─── Source records

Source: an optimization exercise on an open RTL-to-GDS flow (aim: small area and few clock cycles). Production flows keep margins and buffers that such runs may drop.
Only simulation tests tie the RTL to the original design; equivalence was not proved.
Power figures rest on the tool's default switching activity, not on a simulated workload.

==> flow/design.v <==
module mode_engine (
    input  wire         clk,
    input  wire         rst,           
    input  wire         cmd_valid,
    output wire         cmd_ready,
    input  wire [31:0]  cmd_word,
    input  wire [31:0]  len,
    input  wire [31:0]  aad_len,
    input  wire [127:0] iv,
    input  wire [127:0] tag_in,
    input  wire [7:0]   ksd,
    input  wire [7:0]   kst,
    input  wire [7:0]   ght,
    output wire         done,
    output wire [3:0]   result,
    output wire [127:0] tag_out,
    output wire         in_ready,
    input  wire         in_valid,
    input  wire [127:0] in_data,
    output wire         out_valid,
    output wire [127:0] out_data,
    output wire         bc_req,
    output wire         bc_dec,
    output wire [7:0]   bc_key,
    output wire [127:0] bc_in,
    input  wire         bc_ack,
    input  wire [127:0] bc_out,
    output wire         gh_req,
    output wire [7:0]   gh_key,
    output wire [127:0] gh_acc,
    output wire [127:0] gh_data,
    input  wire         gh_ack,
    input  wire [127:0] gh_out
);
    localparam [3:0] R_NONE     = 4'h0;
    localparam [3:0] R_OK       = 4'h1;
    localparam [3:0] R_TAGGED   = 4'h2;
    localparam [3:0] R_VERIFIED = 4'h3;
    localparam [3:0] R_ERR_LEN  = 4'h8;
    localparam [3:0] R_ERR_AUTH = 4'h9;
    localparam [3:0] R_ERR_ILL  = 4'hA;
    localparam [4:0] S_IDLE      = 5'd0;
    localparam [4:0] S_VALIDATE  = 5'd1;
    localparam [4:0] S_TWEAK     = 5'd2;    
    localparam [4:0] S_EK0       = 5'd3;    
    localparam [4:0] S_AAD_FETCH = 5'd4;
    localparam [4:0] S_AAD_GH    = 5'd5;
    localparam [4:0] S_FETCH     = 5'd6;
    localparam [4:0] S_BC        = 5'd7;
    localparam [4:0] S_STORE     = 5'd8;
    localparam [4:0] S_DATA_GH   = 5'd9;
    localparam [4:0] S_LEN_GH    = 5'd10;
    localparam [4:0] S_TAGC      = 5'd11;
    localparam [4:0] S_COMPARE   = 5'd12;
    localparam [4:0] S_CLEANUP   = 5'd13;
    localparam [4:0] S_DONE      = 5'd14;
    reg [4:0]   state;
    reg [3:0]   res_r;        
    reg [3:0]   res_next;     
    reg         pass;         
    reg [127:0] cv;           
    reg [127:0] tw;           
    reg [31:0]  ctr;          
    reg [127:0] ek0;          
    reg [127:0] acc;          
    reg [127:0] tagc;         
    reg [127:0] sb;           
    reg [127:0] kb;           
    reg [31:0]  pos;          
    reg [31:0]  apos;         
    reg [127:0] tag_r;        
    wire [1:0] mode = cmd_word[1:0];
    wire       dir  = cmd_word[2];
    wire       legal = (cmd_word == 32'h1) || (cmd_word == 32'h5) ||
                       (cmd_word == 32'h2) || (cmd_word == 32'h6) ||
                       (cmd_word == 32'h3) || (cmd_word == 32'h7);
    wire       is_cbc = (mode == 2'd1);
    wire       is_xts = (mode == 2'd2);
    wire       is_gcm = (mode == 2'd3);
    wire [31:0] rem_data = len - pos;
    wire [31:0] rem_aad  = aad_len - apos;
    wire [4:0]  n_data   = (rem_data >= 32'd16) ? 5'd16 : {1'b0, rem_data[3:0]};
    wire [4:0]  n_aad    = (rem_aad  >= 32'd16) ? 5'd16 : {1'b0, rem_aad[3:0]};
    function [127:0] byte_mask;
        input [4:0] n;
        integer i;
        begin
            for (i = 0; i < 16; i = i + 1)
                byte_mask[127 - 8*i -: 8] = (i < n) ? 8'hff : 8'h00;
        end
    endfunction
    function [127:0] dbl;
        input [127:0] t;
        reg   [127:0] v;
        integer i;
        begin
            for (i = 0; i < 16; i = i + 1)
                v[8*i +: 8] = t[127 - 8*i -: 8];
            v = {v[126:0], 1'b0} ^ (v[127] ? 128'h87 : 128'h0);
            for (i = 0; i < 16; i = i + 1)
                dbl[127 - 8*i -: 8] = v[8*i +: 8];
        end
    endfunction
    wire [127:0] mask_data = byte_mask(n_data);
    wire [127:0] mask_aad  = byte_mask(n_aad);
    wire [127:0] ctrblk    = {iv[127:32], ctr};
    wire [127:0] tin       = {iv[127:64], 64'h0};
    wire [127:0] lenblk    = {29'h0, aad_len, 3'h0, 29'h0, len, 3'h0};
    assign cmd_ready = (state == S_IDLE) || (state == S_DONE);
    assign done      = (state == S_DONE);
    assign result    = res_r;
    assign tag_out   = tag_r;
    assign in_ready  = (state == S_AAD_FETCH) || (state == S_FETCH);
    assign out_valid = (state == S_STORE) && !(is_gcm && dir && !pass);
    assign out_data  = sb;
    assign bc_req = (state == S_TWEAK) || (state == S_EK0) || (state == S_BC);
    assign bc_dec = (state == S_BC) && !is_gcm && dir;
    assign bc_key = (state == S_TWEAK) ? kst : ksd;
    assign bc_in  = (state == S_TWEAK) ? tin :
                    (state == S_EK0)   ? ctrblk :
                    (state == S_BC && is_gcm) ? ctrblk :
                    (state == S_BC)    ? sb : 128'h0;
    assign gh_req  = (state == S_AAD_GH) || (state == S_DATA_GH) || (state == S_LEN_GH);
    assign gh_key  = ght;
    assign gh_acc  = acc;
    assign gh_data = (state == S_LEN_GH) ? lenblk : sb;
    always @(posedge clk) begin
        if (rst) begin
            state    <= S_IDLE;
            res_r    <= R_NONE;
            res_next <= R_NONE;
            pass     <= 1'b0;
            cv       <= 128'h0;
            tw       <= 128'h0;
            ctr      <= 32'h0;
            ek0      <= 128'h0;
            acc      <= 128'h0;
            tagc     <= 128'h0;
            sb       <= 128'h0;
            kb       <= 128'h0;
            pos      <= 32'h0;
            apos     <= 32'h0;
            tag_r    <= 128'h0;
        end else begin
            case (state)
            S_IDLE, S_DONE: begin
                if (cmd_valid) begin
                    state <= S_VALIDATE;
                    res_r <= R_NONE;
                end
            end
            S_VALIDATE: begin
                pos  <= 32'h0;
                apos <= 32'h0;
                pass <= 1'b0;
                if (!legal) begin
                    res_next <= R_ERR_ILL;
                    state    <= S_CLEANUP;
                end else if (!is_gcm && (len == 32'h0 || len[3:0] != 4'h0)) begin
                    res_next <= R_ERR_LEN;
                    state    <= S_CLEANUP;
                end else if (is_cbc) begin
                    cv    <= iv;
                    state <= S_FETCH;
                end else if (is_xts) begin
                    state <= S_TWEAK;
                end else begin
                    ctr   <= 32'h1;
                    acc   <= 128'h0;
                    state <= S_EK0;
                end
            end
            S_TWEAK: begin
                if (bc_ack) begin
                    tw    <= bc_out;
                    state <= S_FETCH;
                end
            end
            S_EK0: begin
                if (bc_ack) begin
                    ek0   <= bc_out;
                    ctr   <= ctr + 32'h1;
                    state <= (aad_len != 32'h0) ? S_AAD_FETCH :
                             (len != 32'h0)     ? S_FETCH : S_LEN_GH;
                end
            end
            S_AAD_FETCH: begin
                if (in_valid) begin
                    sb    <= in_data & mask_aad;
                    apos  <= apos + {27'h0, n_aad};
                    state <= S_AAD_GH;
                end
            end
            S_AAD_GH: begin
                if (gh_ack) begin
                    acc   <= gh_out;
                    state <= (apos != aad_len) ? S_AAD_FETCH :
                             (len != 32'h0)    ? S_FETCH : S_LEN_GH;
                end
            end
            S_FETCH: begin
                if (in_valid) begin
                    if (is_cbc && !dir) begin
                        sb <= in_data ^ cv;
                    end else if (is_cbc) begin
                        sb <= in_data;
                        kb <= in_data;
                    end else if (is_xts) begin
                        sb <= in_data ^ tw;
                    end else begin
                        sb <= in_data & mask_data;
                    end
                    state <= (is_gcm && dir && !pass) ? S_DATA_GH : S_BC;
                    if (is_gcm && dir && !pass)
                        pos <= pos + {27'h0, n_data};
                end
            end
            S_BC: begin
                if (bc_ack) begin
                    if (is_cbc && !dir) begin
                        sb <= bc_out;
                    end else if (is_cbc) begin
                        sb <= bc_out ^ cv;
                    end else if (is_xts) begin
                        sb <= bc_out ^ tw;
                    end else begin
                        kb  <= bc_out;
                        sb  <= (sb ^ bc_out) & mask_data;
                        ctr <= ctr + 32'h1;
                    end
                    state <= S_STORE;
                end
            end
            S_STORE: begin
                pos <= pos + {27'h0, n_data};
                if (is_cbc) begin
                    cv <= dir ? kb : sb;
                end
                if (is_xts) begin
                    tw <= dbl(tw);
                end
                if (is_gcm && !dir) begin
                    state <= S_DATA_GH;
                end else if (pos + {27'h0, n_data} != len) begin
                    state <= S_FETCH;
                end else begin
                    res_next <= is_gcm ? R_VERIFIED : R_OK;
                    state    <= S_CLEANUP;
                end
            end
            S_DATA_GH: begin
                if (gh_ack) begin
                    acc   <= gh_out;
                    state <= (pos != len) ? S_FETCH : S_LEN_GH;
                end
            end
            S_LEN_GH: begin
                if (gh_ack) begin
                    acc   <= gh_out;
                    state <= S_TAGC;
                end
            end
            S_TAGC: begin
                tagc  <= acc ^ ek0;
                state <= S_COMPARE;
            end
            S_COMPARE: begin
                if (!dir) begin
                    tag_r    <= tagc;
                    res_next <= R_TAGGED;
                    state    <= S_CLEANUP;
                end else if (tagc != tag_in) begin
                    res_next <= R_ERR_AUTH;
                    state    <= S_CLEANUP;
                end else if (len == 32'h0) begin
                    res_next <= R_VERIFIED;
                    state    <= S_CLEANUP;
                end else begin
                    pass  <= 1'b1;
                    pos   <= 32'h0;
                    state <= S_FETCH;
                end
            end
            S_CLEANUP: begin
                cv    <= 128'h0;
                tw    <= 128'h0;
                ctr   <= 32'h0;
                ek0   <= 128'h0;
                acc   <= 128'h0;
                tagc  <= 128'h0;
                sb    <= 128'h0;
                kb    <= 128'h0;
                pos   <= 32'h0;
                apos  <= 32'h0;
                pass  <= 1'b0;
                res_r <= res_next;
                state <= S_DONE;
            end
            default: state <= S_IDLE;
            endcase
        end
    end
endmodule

──────

Output only an exact transcription of the lines above from the one with "state <= S_STORE;" up to and including the one with "res_next <= is_gcm".

                    state <= S_STORE;
                end
            end
            S_STORE: begin
                pos <= pos + {27'h0, n_data};
                if (is_cbc) begin
                    cv <= dir ? kb : sb;
                end
                if (is_xts) begin
                    tw <= dbl(tw);
                end
                if (is_gcm && !dir) begin
                    state <= S_DATA_GH;
                end else if (pos + {27'h0, n_data} != len) begin
                    state <= S_FETCH;
                end else begin
                    res_next <= is_gcm ? R_VERIFIED : R_OK;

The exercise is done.